>>>

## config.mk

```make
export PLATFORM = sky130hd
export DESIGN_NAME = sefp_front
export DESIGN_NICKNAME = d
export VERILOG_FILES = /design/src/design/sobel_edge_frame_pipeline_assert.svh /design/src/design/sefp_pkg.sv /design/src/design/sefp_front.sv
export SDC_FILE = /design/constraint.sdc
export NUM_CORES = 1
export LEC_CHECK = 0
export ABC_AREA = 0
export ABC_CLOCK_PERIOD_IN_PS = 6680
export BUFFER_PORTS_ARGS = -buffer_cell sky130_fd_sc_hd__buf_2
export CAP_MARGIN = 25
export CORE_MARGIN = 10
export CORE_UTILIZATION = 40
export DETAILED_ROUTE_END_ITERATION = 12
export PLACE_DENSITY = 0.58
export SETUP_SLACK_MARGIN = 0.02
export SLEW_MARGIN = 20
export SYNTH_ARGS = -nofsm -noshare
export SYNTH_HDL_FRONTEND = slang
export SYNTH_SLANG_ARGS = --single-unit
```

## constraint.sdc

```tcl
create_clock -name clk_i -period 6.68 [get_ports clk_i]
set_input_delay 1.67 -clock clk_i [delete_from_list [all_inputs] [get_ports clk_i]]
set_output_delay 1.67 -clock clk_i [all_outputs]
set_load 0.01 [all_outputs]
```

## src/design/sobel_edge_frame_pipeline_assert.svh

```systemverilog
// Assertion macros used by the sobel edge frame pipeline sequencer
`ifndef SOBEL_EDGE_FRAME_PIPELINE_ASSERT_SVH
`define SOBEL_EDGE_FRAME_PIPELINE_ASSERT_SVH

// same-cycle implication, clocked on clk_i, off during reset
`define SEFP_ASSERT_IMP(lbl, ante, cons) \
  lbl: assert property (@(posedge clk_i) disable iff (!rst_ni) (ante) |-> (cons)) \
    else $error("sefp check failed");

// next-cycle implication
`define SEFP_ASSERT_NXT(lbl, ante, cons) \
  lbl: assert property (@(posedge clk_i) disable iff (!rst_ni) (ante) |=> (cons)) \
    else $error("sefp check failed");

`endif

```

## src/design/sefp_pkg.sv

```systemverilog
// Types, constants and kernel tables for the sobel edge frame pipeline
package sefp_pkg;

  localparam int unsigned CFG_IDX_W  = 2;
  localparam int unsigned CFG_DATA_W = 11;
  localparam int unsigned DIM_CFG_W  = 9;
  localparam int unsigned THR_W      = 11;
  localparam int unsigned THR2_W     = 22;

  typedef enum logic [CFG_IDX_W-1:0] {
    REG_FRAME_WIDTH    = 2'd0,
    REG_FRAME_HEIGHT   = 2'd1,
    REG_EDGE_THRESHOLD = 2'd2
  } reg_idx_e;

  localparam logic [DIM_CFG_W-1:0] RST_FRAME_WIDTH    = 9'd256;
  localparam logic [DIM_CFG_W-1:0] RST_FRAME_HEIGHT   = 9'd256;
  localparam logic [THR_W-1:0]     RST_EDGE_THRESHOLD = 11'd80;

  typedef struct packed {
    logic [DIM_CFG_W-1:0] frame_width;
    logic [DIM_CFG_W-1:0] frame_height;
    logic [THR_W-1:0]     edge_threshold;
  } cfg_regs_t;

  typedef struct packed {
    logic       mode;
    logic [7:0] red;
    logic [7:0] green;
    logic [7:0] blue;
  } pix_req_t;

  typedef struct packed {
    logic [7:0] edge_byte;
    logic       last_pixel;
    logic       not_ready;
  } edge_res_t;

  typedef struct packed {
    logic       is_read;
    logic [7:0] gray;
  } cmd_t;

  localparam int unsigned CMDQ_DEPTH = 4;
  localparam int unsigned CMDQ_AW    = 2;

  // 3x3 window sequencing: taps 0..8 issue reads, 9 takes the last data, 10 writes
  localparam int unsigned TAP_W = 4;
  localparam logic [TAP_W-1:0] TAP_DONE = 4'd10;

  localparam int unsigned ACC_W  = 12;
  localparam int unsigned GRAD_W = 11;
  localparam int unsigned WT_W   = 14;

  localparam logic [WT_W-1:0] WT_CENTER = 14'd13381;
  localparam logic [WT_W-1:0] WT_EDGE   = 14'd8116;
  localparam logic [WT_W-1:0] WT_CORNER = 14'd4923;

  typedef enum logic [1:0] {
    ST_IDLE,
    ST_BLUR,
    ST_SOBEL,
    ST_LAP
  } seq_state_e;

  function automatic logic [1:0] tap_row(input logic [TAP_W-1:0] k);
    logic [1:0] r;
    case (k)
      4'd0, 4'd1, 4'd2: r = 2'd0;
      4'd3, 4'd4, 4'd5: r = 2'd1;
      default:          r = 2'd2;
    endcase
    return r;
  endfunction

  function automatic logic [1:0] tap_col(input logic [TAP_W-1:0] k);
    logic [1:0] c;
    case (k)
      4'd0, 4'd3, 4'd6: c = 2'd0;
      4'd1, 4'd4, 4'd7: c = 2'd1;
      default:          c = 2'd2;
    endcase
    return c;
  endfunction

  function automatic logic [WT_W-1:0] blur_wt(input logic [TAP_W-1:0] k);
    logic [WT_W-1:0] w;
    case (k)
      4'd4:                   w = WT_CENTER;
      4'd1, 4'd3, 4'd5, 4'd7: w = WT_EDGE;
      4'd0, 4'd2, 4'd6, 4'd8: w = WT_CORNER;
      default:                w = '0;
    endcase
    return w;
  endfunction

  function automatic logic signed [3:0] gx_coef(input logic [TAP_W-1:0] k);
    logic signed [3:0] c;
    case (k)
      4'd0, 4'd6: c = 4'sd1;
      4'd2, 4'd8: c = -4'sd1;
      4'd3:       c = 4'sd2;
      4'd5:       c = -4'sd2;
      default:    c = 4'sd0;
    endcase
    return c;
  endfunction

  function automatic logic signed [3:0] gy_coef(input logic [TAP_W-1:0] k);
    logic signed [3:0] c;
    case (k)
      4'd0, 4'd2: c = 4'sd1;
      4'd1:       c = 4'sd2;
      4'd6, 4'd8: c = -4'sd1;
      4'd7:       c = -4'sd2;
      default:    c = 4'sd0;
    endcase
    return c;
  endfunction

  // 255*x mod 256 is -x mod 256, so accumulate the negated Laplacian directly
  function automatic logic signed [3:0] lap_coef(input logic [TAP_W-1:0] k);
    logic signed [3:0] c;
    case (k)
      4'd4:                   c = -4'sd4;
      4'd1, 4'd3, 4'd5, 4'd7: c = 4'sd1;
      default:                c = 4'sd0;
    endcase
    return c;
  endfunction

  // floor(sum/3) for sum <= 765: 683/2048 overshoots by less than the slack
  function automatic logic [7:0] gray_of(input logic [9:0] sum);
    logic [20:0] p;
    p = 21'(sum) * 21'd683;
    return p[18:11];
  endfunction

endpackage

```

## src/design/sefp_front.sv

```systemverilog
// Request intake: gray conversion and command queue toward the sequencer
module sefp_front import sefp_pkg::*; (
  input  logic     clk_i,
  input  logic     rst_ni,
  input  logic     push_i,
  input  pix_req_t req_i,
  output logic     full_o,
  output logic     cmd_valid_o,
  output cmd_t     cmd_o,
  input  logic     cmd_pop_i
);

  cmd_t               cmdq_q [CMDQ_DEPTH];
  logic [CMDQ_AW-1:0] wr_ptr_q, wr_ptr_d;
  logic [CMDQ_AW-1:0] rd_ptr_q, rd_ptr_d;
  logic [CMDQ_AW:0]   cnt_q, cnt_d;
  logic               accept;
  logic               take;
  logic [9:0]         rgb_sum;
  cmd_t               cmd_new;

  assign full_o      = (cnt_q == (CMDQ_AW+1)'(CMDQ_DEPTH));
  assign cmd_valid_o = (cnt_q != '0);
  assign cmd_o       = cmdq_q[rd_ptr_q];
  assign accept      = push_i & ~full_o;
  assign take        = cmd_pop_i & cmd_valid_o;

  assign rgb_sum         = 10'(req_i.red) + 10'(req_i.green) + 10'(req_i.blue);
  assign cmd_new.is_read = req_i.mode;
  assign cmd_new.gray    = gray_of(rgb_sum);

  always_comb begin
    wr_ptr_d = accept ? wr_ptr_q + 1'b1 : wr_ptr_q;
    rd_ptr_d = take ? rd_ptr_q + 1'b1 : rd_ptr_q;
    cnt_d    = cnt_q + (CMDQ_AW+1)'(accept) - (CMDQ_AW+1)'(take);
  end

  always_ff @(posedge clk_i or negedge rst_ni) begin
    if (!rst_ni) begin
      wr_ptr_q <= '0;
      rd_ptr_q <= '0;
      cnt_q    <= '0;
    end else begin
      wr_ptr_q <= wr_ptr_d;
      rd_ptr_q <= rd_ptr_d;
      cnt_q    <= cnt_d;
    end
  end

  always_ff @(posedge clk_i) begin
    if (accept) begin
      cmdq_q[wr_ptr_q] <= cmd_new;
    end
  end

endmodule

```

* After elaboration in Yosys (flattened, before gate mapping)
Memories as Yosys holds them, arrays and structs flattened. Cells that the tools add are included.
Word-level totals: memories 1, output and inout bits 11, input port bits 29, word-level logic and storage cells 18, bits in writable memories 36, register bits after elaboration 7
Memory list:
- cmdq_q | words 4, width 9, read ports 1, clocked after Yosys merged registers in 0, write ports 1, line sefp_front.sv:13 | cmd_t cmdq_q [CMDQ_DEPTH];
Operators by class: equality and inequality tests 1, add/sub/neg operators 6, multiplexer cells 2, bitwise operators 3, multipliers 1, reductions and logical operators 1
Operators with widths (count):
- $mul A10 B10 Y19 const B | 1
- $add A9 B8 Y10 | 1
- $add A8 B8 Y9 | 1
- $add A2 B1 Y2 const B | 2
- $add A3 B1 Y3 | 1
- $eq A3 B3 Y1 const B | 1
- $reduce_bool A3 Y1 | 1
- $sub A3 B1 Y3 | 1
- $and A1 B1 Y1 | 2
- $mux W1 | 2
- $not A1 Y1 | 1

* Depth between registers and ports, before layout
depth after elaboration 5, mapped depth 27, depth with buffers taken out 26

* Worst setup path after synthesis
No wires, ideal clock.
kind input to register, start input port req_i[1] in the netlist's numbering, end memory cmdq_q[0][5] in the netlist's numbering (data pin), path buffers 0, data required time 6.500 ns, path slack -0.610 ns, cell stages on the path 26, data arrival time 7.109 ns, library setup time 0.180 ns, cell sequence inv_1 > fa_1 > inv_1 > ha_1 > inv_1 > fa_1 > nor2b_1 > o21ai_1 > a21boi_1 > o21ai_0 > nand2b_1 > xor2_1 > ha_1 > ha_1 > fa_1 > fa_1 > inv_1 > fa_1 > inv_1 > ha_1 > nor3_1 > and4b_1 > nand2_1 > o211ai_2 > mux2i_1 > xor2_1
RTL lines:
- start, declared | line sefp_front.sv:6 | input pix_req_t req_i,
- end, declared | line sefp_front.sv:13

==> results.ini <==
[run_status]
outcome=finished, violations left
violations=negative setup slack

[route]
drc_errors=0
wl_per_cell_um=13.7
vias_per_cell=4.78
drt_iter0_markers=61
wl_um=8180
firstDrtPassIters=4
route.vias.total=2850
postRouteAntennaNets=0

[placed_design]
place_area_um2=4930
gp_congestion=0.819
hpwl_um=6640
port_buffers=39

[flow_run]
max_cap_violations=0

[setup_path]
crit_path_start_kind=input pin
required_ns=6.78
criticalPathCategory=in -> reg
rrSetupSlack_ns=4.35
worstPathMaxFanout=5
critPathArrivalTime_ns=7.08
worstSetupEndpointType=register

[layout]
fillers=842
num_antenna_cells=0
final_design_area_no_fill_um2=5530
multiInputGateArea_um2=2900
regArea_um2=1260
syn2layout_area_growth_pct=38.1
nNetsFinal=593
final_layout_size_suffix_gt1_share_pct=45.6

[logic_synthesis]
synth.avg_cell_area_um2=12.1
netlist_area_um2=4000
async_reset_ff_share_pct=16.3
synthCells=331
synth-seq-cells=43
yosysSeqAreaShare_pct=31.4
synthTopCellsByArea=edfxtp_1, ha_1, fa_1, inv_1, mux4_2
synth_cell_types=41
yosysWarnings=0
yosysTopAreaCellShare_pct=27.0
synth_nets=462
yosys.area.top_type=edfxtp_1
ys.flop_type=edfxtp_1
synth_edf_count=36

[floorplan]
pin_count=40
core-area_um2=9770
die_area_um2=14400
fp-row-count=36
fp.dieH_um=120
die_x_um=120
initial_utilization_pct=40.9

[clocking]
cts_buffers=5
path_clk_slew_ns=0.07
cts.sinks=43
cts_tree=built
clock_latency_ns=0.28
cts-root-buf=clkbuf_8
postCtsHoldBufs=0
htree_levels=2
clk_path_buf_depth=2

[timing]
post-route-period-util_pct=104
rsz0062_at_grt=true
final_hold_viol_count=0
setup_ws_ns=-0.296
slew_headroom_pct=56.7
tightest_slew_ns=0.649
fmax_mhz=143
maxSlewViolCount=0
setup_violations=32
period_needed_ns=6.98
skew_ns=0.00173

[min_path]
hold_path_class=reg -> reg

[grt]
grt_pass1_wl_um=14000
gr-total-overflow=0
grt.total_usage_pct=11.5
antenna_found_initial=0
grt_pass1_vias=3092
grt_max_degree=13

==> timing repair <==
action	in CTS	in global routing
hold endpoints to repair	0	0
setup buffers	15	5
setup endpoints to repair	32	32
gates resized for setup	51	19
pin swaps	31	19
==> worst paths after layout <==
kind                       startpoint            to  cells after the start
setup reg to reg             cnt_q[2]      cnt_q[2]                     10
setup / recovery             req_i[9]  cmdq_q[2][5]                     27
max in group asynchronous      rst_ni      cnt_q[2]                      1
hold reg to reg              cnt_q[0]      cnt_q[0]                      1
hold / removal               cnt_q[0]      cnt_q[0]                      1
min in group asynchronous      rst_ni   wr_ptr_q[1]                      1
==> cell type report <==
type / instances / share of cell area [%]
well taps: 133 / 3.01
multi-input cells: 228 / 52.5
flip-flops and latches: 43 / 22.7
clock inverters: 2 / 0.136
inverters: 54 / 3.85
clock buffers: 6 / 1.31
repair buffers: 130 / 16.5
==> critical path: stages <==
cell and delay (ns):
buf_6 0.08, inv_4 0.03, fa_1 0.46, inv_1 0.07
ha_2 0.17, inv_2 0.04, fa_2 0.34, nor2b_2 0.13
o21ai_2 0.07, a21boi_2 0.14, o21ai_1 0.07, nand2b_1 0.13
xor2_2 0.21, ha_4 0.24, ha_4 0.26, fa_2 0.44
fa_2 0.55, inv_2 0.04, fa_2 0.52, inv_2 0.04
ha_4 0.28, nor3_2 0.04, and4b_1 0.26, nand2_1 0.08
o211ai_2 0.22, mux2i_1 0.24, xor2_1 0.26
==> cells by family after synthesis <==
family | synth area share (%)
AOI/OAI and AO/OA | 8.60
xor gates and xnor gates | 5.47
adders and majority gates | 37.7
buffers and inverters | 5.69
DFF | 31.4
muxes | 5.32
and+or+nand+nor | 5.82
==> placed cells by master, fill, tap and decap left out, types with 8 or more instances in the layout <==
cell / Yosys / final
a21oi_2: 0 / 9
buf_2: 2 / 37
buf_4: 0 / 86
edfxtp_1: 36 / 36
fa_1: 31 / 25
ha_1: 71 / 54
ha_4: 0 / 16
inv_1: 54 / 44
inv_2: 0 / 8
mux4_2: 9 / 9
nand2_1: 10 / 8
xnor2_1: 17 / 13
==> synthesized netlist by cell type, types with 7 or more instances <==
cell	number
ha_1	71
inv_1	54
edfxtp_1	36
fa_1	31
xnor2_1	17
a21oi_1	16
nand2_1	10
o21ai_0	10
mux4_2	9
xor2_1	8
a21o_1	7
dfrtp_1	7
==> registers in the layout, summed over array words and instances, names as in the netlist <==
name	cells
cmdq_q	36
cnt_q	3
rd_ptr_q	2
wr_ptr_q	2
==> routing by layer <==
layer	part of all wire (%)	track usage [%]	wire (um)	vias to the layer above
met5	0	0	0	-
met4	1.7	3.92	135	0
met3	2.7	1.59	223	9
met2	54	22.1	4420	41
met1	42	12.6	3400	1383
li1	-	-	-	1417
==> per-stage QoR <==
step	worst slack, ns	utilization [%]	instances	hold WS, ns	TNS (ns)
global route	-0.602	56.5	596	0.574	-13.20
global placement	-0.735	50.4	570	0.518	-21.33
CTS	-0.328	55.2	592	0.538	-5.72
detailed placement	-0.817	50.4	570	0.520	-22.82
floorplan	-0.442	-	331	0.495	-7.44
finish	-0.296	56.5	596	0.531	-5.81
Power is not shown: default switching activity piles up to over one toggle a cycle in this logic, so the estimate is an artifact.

<<<

■ ACTIVITY: Print only what lies in the material above starting at the line with "multiInputGateArea_um2=2900" and ending at the line with "hold / removal", every line exactly as given.

■ EXERCISE OUTPUT:
multiInputGateArea_um2=2900
regArea_um2=1260
syn2layout_area_growth_pct=38.1
nNetsFinal=593
final_layout_size_suffix_gt1_share_pct=45.6

[logic_synthesis]
synth.avg_cell_area_um2=12.1
netlist_area_um2=4000
async_reset_ff_share_pct=16.3
synthCells=331
synth-seq-cells=43
yosysSeqAreaShare_pct=31.4
synthTopCellsByArea=edfxtp_1, ha_1, fa_1, inv_1, mux4_2
synth_cell_types=41
yosysWarnings=0
yosysTopAreaCellShare_pct=27.0
synth_nets=462
yosys.area.top_type=edfxtp_1
ys.flop_type=edfxtp_1
synth_edf_count=36

[floorplan]
pin_count=40
core-area_um2=9770
die_area_um2=14400
fp-row-count=36
fp.dieH_um=120
die_x_um=120
initial_utilization_pct=40.9

[clocking]
cts_buffers=5
path_clk_slew_ns=0.07
cts.sinks=43
cts_tree=built
clock_latency_ns=0.28
cts-root-buf=clkbuf_8
postCtsHoldBufs=0
htree_levels=2
clk_path_buf_depth=2

[timing]
post-route-period-util_pct=104
rsz0062_at_grt=true
final_hold_viol_count=0
setup_ws_ns=-0.296
slew_headroom_pct=56.7
tightest_slew_ns=0.649
fmax_mhz=143
maxSlewViolCount=0
setup_violations=32
period_needed_ns=6.98
skew_ns=0.00173

[min_path]
hold_path_class=reg -> reg

[grt]
grt_pass1_wl_um=14000
gr-total-overflow=0
grt.total_usage_pct=11.5
antenna_found_initial=0
grt_pass1_vias=3092
grt_max_degree=13

==> timing repair <==
action	in CTS	in global routing
hold endpoints to repair	0	0
setup buffers	15	5
setup endpoints to repair	32	32
gates resized for setup	51	19
pin swaps	31	19
==> worst paths after layout <==
kind                       startpoint            to  cells after the start
setup reg to reg             cnt_q[2]      cnt_q[2]                     10
setup / recovery             req_i[9]  cmdq_q[2][5]                     27
max in group asynchronous      rst_ni      cnt_q[2]                      1
hold reg to reg              cnt_q[0]      cnt_q[0]                      1
hold / removal               cnt_q[0]      cnt_q[0]                      1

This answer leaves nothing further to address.